Thanks again everyone!


----------



## burn_your_money (Oct 4, 2004)

joshzpunk said:


> you can never change your filters often enough.


I disagree. Every time you change a filter you open the system up to the possibility of contamination. Air filters are probably the most vulnerable but there is a risk with all filters.

I'm certainly not suggesting that you don't change your filters...


----------



## OttoSchultz (Apr 16, 2004)

fritchdub said:


> Thanks everyone. I guess that was a stupid question. Why risk it? It just struck me odd, but really not a big deal.
> 
> One more thing to ask (and maybe I need a new thread), but how easy is it to change the fuel filter. I just hate relying on mechanics. They charge you $20 for a simple part, then 1-2 hours labor at $100/hr.
> 
> Thanks again everyone!


I guess it depends on how mechanically inclined you are. For me, it's pretty simple and takes maybe 20 minutes, start to finish. For my brother it would be an all day project.

--You need a Torx bit to remove the screws from the lid (don't remember what size).
--Then the cover comes off, but it has a serious gasket so it takes some effort. The best way is to pry (gently) in one spot and work your way around. Don't get too enthusiastic though, there's Diesel right to the top so if you go too fast you can make a mess.
--The filter lifts out, but it fits in there pretty tightly so again, you may want to work your way around it, using a large flat screwdrive to pry it up. Two screwdrivers on opposite sides works best, IMO.

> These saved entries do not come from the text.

<file path="config.mk">
export PLATFORM = sky130hd
export DESIGN_NAME = windowed_mean_square_activity_top
export DESIGN_NICKNAME = d
export VERILOG_FILES = /design/src/rtl/core/wmsa_pkg.sv /design/src/rtl/core/wmsa_ram.sv /design/src/rtl/core/wmsa_div.sv /design/src/rtl/core/windowed_mean_square_activity_top.sv
export SDC_FILE = /design/constraint.sdc
export NUM_CORES = 2
export LEC_CHECK = 0
export ABC_CLOCK_PERIOD_IN_PS = 7900
export BUFFER_PORTS_ARGS = -buffer_cell sky130_fd_sc_hd__buf_2
export CELL_PAD_IN_SITES_DETAIL_PLACEMENT = 0
export CELL_PAD_IN_SITES_GLOBAL_PLACEMENT = 2
export CORE_AREA = 8 8 482 366
export CTS_CLUSTER_DIAMETER = 60
export DETAILED_ROUTE_END_ITERATION = 10
export DIE_AREA = 0 0 490 374
export MAX_ROUTING_LAYER = met4
export PLACE_DENSITY_LB_ADDON = 0.1
export SYNTH_ARGS = -nofsm -noshare
export SYNTH_HDL_FRONTEND = slang
export SYNTH_SLANG_ARGS = --single-unit
</file>
<file path="constraint.sdc">
create_clock -name clk -period 7.9 [get_ports clk]
set_input_delay 0.395 -clock clk [delete_from_list [all_inputs] [get_ports clk]]
set_output_delay 0.395 -clock clk [all_outputs]
set_load 0.02 [all_outputs]
</file>
<file path="src/rtl/core/wmsa_pkg.sv">
// Shared widths, reset values and register codes of the windowed mean-square activity detector.
package wmsa_pkg;

    localparam int SAMPLE_W       = 16;
    localparam int SQ_W           = 31;
    localparam int THR_W          = 31;
    localparam int WINDOW_LEN_DEF = 20;
    localparam int CFG_IDX_W      = 1;
    // The window sum is divided in two halves; this is the width of the low half.
    localparam int LO_W           = 18;

    localparam logic [THR_W-1:0] THRESH_RST = THR_W'(5000);
    localparam logic             POL_RST    = 1'b0;

    typedef enum logic [CFG_IDX_W-1:0] {
        REG_THRESHOLD = 1'b0,
        REG_POLARITY  = 1'b1
    } cfg_reg_t;

endpackage

</file>
<file path="src/rtl/core/wmsa_ram.sv">
// Generic single-write, single-read synchronous RAM with a registered read port.
module wmsa_ram
#(
    parameter int WIDTH = 31,
    parameter int DEPTH = 20
)
(
    input  logic                     clk,
    input  logic                     wr_en,
    input  logic [$clog2(DEPTH)-1:0] wr_addr,
    input  logic [WIDTH-1:0]         wr_data,
    input  logic                     rd_en,
    input  logic [$clog2(DEPTH)-1:0] rd_addr,
    output logic [WIDTH-1:0]         rd_data
);

    logic [WIDTH-1:0] mem [DEPTH];

    always_ff @(posedge clk)
    begin
        if (wr_en)
        begin
            mem[wr_addr] <= wr_data;
        end
        if (rd_en)
        begin
            rd_data <= mem[rd_addr];
        end
    end

endmodule

</file>
<file path="src/rtl/core/wmsa_div.sv">
// Pipelined division of the window sum by the window length, by reciprocal multiplication.
module wmsa_div
    import wmsa_pkg::*;
#(
    parameter int WINDOW_LEN = WINDOW_LEN_DEF
)
(
    input  logic                                  clk,
    input  logic                                  rst_n,
    input  logic                                  in_valid,
    output logic                                  in_stall,
    input  logic [SQ_W+$clog2(WINDOW_LEN)-1:0]    in_sum,
    output logic                                  out_valid,
    input  logic                                  out_stall,
    output logic [SQ_W-1:0]                       out_mean
);

    localparam int SumW = SQ_W + $clog2(WINDOW_LEN);
    localparam int HiW  = SumW - LO_W;
    localparam int RemW = $clog2(WINDOW_LEN);
    // Both partial dividends stay below 2**DivW, so the reciprocal is off by at most one.
    localparam int DivW = LO_W + RemW;
    localparam logic [63:0] RecipFull = (64'd1 << DivW) / 64'(WINDOW_LEN);
    localparam logic [DivW-1:0] Recip = RecipFull[DivW-1:0];
    localparam logic [DivW-1:0] Divisor = DivW'(WINDOW_LEN);

    // Stage valid bits: b, c, d, e and the output register o.
    logic b_valid_reg, c_valid_reg, d_valid_reg, e_valid_reg, o_valid_reg;
    logic b_valid_next, c_valid_next, d_valid_next, e_valid_next, o_valid_next;
    logic b_adv, c_adv, d_adv, e_adv, o_adv, b_load;

    logic [SumW-1:0]   b_sum_reg;
    logic [2*DivW-1:0] c_prod_reg;
    logic [HiW-1:0]    c_hi_reg;
    logic [LO_W-1:0]   c_lo_reg;
    logic [HiW-1:0]    d_qh_reg;
    logic [RemW-1:0]   d_rh_reg;
    logic [LO_W-1:0]   d_lo_reg;
    logic [2*DivW-1:0] e_prod_reg;
    logic [DivW-1:0]   e_x_reg;
    logic [HiW-1:0]    e_qh_reg;
    logic [SQ_W-1:0]   o_mean_reg;

    logic [2*DivW-1:0] b_prod;
    logic [DivW-1:0]   c_q0, c_r0, c_q, c_r;
    logic [DivW-1:0]   d_x;
    logic [2*DivW-1:0] d_prod;
    logic [DivW-1:0]   e_q0, e_r0, e_q;
    logic [SumW-1:0]   e_mean_full;

    // A stage moves on when the one after it is empty or moving on too.
    assign o_adv    = o_valid_reg && !out_stall;
    assign e_adv    = e_valid_reg && (!o_valid_reg || o_adv);
    assign d_adv    = d_valid_reg && (!e_valid_reg || e_adv);
    assign c_adv    = c_valid_reg && (!d_valid_reg || d_adv);
    assign b_adv    = b_valid_reg && (!c_valid_reg || c_adv);
    assign in_stall = b_valid_reg && !b_adv;
    assign b_load   = in_valid && !in_stall;

    always_comb
    begin
        b_valid_next = b_load ? 1'b1 : (b_adv ? 1'b0 : b_valid_reg);
        c_valid_next = b_adv  ? 1'b1 : (c_adv ? 1'b0 : c_valid_reg);
        d_valid_next = c_adv  ? 1'b1 : (d_adv ? 1'b0 : d_valid_reg);
        e_valid_next = d_adv  ? 1'b1 : (e_adv ? 1'b0 : e_valid_reg);
        o_valid_next = e_adv  ? 1'b1 : (o_adv ? 1'b0 : o_valid_reg);
    end

    // Upper half: quotient and remainder of sum / N.
    assign b_prod = DivW'(b_sum_reg[SumW-1:LO_W]) * Recip;

    always_comb
    begin
        c_q0 = c_prod_reg[2*DivW-1:DivW];
        c_r0 = DivW'(c_hi_reg) - DivW'(c_q0 * Divisor);
        if (c_r0 >= Divisor)
        begin
            c_q = c_q0 + 1'b1;
            c_r = c_r0 - Divisor;
        end
        else
        begin
            c_q = c_q0;
            c_r = c_r0;
        end
    end

    // Lower half: the upper remainder joined with the low bits, again divided by N.
    assign d_x    = {d_rh_reg, d_lo_reg};
    assign d_prod = d_x * Recip;

    always_comb
    begin
        e_q0 = e_prod_reg[2*DivW-1:DivW];
        e_r0 = e_x_reg - DivW'(e_q0 * Divisor);
        e_q  = (e_r0 >= Divisor) ? e_q0 + 1'b1 : e_q0;
        e_mean_full = {e_qh_reg, e_q[LO_W-1:0]};
    end

    always_ff @(posedge clk or negedge rst_n)
    begin
        if (!rst_n)
        begin
            b_valid_reg <= 1'b0;
            c_valid_reg <= 1'b0;
            d_valid_reg <= 1'b0;
            e_valid_reg <= 1'b0;
            o_valid_reg <= 1'b0;
        end
        else
        begin
            b_valid_reg <= b_valid_next;
            c_valid_reg <= c_valid_next;
            d_valid_reg <= d_valid_next;
            e_valid_reg <= e_valid_next;
            o_valid_reg <= o_valid_next;
        end
    end

    always_ff @(posedge clk)
    begin
        if (b_load)
        begin
            b_sum_reg <= in_sum;
        end
        if (b_adv)
        begin
            c_prod_reg <= b_prod;
            c_hi_reg   <= b_sum_reg[SumW-1:LO_W];
            c_lo_reg   <= b_sum_reg[LO_W-1:0];
        end
        if (c_adv)
        begin
            d_qh_reg <= c_q[HiW-1:0];
            d_rh_reg <= c_r[RemW-1:0];
            d_lo_reg <= c_lo_reg;
        end
        if (d_adv)
        begin
            e_prod_reg <= d_prod;
            e_x_reg    <= d_x;
            e_qh_reg   <= d_qh_reg;
        end
        if (e_adv)
        begin
            o_mean_reg <= e_mean_full[SQ_W-1:0];
        end
    end

    assign out_valid = o_valid_reg;
    assign out_mean  = o_mean_reg;

endmodule

</file>
<file path="src/rtl/core/windowed_mean_square_activity_top.sv">
// Windowed mean-square activity detector: top level with ring memory, running sum and config.
//
// Each accepted sample is squared and written into a ring of WINDOW_LEN squares held in one
// synchronous RAM; the square it replaces is read in the cycle of acceptance and taken out of a
// running sum when the sample leaves stage a, together with the write back. The block takes one
// sample per clock cycle sustained while the result channel does not stall; the single read and
// write of the ring memory and the running-sum update, done once per sample, set that figure.
// The first WINDOW_LEN-1 samples give no result; from then on every sample gives one, passing
// through stage a (the square, the ring read and the running-sum update), the division of the
// sum by WINDOW_LEN (reciprocal multiplication in two halves) in stages b, c, d and e, and the
// output register o. A fill count tracks which ring entries hold data, so no clearing pass runs
// after reset. The activity flag is formed from the registered mean and the current threshold
// and polarity; the configuration channel is always ready and takes one register write per cycle.
module windowed_mean_square_activity_top
    import wmsa_pkg::*;
#(
    parameter int WINDOW_LEN = WINDOW_LEN_DEF
)
(
    input  logic                 clk,
    input  logic                 rst_n,
    input  logic                 sample_valid,
    output logic                 sample_stall,
    input  logic signed [15:0]   sample,
    output logic                 result_valid,
    input  logic                 result_stall,
    output logic [30:0]          mean_square,
    output logic                 active,
    input  logic                 cfg_valid,
    output logic                 cfg_ready,
    input  logic [CFG_IDX_W-1:0] cfg_index,
    input  logic [THR_W-1:0]     cfg_data
);

    localparam int SlotW = $clog2(WINDOW_LEN);
    localparam int CntW  = $clog2(WINDOW_LEN + 1);
    localparam int SumW  = SQ_W + $clog2(WINDOW_LEN);
    localparam int MagW  = SAMPLE_W + 1;

    logic [THR_W-1:0] thr_reg, thr_next;
    logic             pol_reg, pol_next;
    logic [SlotW-1:0] slot_reg, slot_next;
    logic [CntW-1:0]  fill_reg, fill_next;
    logic [SumW-1:0]  sum_reg, sum_next, sum_upd;

    // Stage a: the accepted sample's square, its ring slot and what the window holds.
    logic             a_valid_reg, a_valid_next;
    logic [SQ_W-1:0]  a_sq_reg;
    logic [SlotW-1:0] a_slot_reg;
    logic             a_full_reg;
    logic             a_result_reg;

    logic             accept, a_adv;
    logic             div_stall;
    logic [SQ_W-1:0]  old_sq;
    logic [SumW-1:0]  old_term;
    logic signed [MagW-1:0] sample_ext;
    logic [MagW-1:0]        mag;
    logic [2*MagW-1:0]      sq_full;
    logic                   below;

    // Configuration registers.
    assign cfg_ready = 1'b1;

    always_comb
    begin
        thr_next = thr_reg;
        pol_next = pol_reg;
        if (cfg_valid)
        begin
            unique case (cfg_reg_t'(cfg_index))
                REG_THRESHOLD: thr_next = cfg_data;
                REG_POLARITY:  pol_next = cfg_data[0];
            endcase
        end
    end

    // Squaring of the magnitude; the most negative sample squares to exactly 2**30.
    always_comb
    begin
        sample_ext = MagW'(sample);
        mag        = sample_ext[MagW-1] ? MagW'(-sample_ext) : MagW'(sample_ext);
        sq_full    = mag * mag;
    end

    // Samples that give no result leave stage a without waiting for the divider.
    assign a_adv        = a_valid_reg && (!a_result_reg || !div_stall);
    assign sample_stall = a_valid_reg && !a_adv;
    assign accept       = sample_valid && !sample_stall;

    always_comb
    begin
        a_valid_next = accept ? 1'b1 : (a_adv ? 1'b0 : a_valid_reg);
        slot_next    = slot_reg;
        fill_next    = fill_reg;
        if (accept)
        begin
            slot_next = (slot_reg == SlotW'(WINDOW_LEN - 1)) ? '0 : slot_reg + 1'b1;
            if (fill_reg != CntW'(WINDOW_LEN))
            begin
                fill_next = fill_reg + 1'b1;
            end
        end
        old_term = a_full_reg ? SumW'(old_sq) : '0;
        sum_upd  = sum_reg - old_term + SumW'(a_sq_reg);
        sum_next = a_adv ? sum_upd : sum_reg;
    end

    // The entry read at acceptance was written at least two transactions earlier, and the
    // read data holds while stage a waits, so no forwarding is needed.
    wmsa_ram #(
        .WIDTH (SQ_W),
        .DEPTH (WINDOW_LEN)
    ) u_ring (
        .clk     (clk),
        .wr_en   (a_adv),
        .wr_addr (a_slot_reg),
        .wr_data (a_sq_reg),
        .rd_en   (accept),
        .rd_addr (slot_reg),
        .rd_data (old_sq)
    );

    wmsa_div #(
        .WINDOW_LEN (WINDOW_LEN)
    ) u_div (
        .clk       (clk),
        .rst_n     (rst_n),
        .in_valid  (a_valid_reg && a_result_reg),
        .in_stall  (div_stall),
        .in_sum    (sum_upd),
        .out_valid (result_valid),
        .out_stall (result_stall),
        .out_mean  (mean_square)
    );

    assign below  = SQ_W'(mean_square) < thr_reg;
    assign active = pol_reg ? !below : below;

    always_ff @(posedge clk or negedge rst_n)
    begin
        if (!rst_n)
        begin
            thr_reg     <= THRESH_RST;
            pol_reg     <= POL_RST;
            slot_reg    <= '0;
            fill_reg    <= '0;
            sum_reg     <= '0;
            a_valid_reg <= 1'b0;
        end
        else
        begin
            thr_reg     <= thr_next;
            pol_reg     <= pol_next;
            slot_reg    <= slot_next;
            fill_reg    <= fill_next;
            sum_reg     <= sum_next;
            a_valid_reg <= a_valid_next;
        end
    end

    always_ff @(posedge clk)
    begin
        if (accept)
        begin
            a_sq_reg     <= sq_full[SQ_W-1:0];
            a_slot_reg   <= slot_reg;
            a_full_reg   <= (fill_reg == CntW'(WINDOW_LEN));
            a_result_reg <= (fill_reg >= CntW'(WINDOW_LEN - 1));
        end
    end

`ifndef ASSERT_OFF
    // The ring write of one sample never lands on the slot read for the next one.
    assert property (@(posedge clk) disable iff (!rst_n)
        (accept && a_adv) |-> (a_slot_reg != slot_reg))
        else $error("ring read and write address collide");

    // The fill count only grows, one per transaction, until the window is full.
    assert property (@(posedge clk) disable iff (!rst_n)
        (accept && (fill_reg != CntW'(WINDOW_LEN))) |=> (fill_reg == $past(fill_reg) + 1'b1))
        else $error("fill count did not advance");

    // A waiting sample keeps its slot, so the held read data stays matched to it.
    assert property (@(posedge clk) disable iff (!rst_n)
        sample_stall |=> (a_valid_reg && $stable(a_slot_reg)))
        else $error("stage a changed while stalled");

    // No result may reach the divider before the window is full.
    assert property (@(posedge clk) disable iff (!rst_n)
        (a_valid_reg && a_result_reg) |-> (fill_reg == CntW'(WINDOW_LEN)))
        else $error("result before the window is full");
`endif

endmodule

</file>
==> results.md <==
* Clk_lat worst skew at 740 ps
* Die W at 490 um
* Core Footprint at 0.169 mm^2
* Clock Tree Buf Depth at 3
* Final Cell Area at 0.0699 mm^2
* Detailed Route Iter0 Violations at 2264
* Syn Area/Cell at 13.3 um^2
* Synth Flop Type: edfxtp_1
* Setup CP Type: in -> reg
* Synthesized instance count at 4648
* First-pass GRT wire length at 240 mm
* Slowest-stage cell, CP: or4_1
* # rows at 131
* Synth unique cells at 86
* Ys async rst share at 0.0878
* Synth top area cells: edfxtp_1 (42%), fa_1 (16%), ha_1 (12%), mux4_2 (6.6%), inv_1 (6.1%)
* CTS root buf: clkbuf_16
* DR DRC count at 0
* Unrepaired setup endpoints after global routing: false
* Via count at 35056
* H-tree Lvls at 3
* Vias in the first global route at 37269
* PortBufs at 86
* Area leader, netlist: edfxtp_1
* CTS clk-pin slew, worst paths at 60 ps
* Register area share after synthesis at 0.458
* Clk sinks at 957
* Final Util at 0.415
* Hold WC Path Type: in -> reg
* Pins over their slew limit at 0
* Final net count at 6046
* GRT Residual Overflow at 0
* Crit path time final at 7270 ps
* Routed Antenna Nets at 0
* IO Count at 88
* Final setup fails at 0
* Final Cycle Share at 0.921
* CTS tree: done
* Crit path max fanout at 6
* EDFF count, synth at 873
* Cells after DPL at 7059
* Initial core utilization at 0.367
* Largest net degree at the start of global routing at 147
* Synth cell count leaders: inv_1 (998), edfxtp_1 (873), ha_1 (571), fa_1 (484), nand2_1 (210)
* Fmax at 137 MHz
* Total CTS buffers at 103
* Max-cap check violation count at 0
* Clk_skew at 81.6 ps
* DR WL/cell at 21.4 um
* Initial antenna violation count at 4
* Worst EP arrival at 7740 ps
* HPWL Detailed at 113 mm
* Drt first pass iters at 7
* Crit start category: input port
* Placed Area at 0.0661 mm^2
* Fill count at 15735
* Run status: complete, no violations
* Vias per cell at 4.81
* Final Non-Filler Cells at 7284
* Ratio of cells with drive above 1 in the final layout at 0.132
* Worst-margin pin slew at 1150 ps
* Endpoint type of the worst setup path: flip-flop
* Rel. slew slack at 0.236
* Max incr delay on CP at 540 ps
* WL final at 156 mm
* Count leader, synth: inv_1
* Critical Path Most Common Cell: fa_1
* Max reg flops at 600
* Die Area at 0.183 mm^2
* Top cell type's share of synthesized area at 0.424
* RePlAce Congestion at 0.801
* Area Growth Syn to Fin at 13.0%
* Setup WS pre-CTS at -153 ps
* Die H at 374 um
* Yosys warnings at 0
* Yosys reg bits at 957
* PostCTS Resize Cnt at 0
* Gr usage total at 0.175
* Worst Setup Slack, final at 627 ps
* Post-synthesis cell area at 0.0619 mm^2
* Fin. Hold Viols at 0
* Worst path required time at 8370 ps
-- final timing paths --
check / startpoint / endpoint / slack [ps] / cells after the start
worst min register to register: u_div.c_lo_reg[17]$_DFFE_PP_ / u_div.d_lo_reg[17]$_DFFE_PP_ / 400 / 0
worst max-delay path: sample[3] / a_sq_reg[30]$_DFFE_PP_ / 630 / 30
worst min-delay path: sample[0] / a_sq_reg[0]$_DFFE_PP_ / 170 / 2
min in group asynchronous: rst_n / thr_reg[4]$_DFFE_PN0P_ / 260 / 2
worst max register to register: u_div.e_prod_reg[24]$_DFFE_PP_ / u_div.out_mean[1]$_DFFE_PP_ / 750 / 27
max in group asynchronous: rst_n / sum_reg[24]$_DFFE_PN0P_ / 6340 / 3
-- per-stage QoR --
| stage | hold WS (ps) | setup TNS (ps) |
|---|---|---|
| floorplan | 99.4 | 0 |
| finish | 166 | 0 |
| CTS | 112 | 0 |
| global route | 126 | 0 |
| global placement | 400 | -123 |
| detailed placement | 405 | -170 |
-- per-layer routing --
metal	vias to the layer above	wire length, um	GRT usage	share of wire
met1	17848	80100	0.263	0.51
li1	16509	-	-	-
met3	127	5620	0.0215	0.036
met2	572	68100	0.259	0.44
met5	-	0	-	0
met4	0	2350	0.0299	0.015
-- cell type report --
cell class | count | area, um^2 | area share
sequential | 957 | 28300 | 0.405
clock buffer | 124 | 2690 | 0.0384
tap | 2261 | 2830 | 0.0405
timing repair buffer | 242 | 1730 | 0.0247
inverter | 1000 | 3750 | 0.0537
multi-input combinational | 2634 | 29800 | 0.426
clock inverter | 65 | 795 | 0.0114
antenna | 1 | 2.50 | 0.0000358
-- worst max-delay path: cells and delay by family --
kind / cells / cell delay, ps
AOI/OAI and AO/OA: 7 / 1400
xor gates and xnor gates: 2 / 330
adders and majority gates: 7 / 3030
buffers and inverters: 9 / 1050
and+or+nand+nor: 5 / 1520
-- layout by cell type, fill, tap and decap left out, types with 13 or more instances in the layout --
cell type,synthesis,final
a21oi_1,124,124
inv_1,998,997
and3_1,18,18
a211oi_1,14,14
nor2_1,139,118
and2_1,38,37
ha_1,571,571
nand4_1,21,21
nor2_4,0,21
o21ai_0,115,115
xor2_1,74,74
clkinv_1,2,21
buf_4,1,119
buf_2,4,85
nand2_1,210,210
dlygate4sd3_1,0,35
a31oi_1,20,19
o21a_1,27,27
nand3_1,35,35
mux4_2,180,180
clkbuf_1,71,19
conb_1,2,34
nand2b_1,35,35
nor2b_1,32,30
dfrtp_1,79,75
clkbuf_16,0,104
edfxtp_1,873,873
xnor2_1,113,113
nor3b_1,15,15
or3_1,15,15
mux2_2,61,61
o21bai_1,14,14
a21o_1,65,65
o211ai_1,13,13
clkinv_2,0,16
nor3_1,36,36
fa_1,484,484
-- repair_timing --
item / in CTS / in global routing
setup buffers: 0 / 0
hold buffers: 35 / 0
endpoints found under the hold margin: 63 / 0
-- cell families after synthesis --
group | Yosys count | synth area share
xor gates and xnor gates | 187 | 0.0265
AOI/OAI and AO/OA | 468 | 0.0487
buffers and inverters | 1089 | 0.0663
muxes | 248 | 0.0778
and+or+nand+nor | 642 | 0.0509
other | 2 | 0.000121
DFF | 957 | 0.458
adders and majority gates | 1055 | 0.272
Power is left out: the tool's default activity adds up to more than one toggle a clock period on the data nets, which glitch-free logic cannot reach.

--Once the filter is out, I remove the canister which has 3 10mm bolts holding it in. I take it out to dump out the remaining fuel. I pour the contents into a clear glass jar to look for metal flakes, water, gunk, etc. I then dry it out with shop towls and re-install.

--Insert the new filter and carefully pour in some known clean fuel or PowerService. Then reinstall the gasket(s), and reinstall the lid.

--There's some debate as to whether "priming" is necessary, and how to do it. At 20k on my Jetta I didn't add anything to the filter housing. I cycled the key to ON about 50 times, started the engine, and it ran perfectly. At 40k, I poured in about 20oz of PowerService and cycled the key about 25 times. Again, it started and ran perfectly. Some people will argue that the lift pump doesn't run when cycling the key, but my theory is that after a certain number of "no-start key cycles" the pump does run to fill the system. If you have VCDS aka VagCom, or plan to buy it, you can use it to run the pumps and prime the system.


----------



## JSWTDI09 (Feb 22, 2009)

Do you really need to change the fuel filter every 20k miles. Let's just say that it is recommended. You could always just keep driving until it gets clogged and then tow you car in to replace it then. The idea of regular maintenance is to replace old parts before they fail and stop you dead in the middle of a trip. VWs respond well to regular maintenance and respond poorly to neglect. However, the choice is yours.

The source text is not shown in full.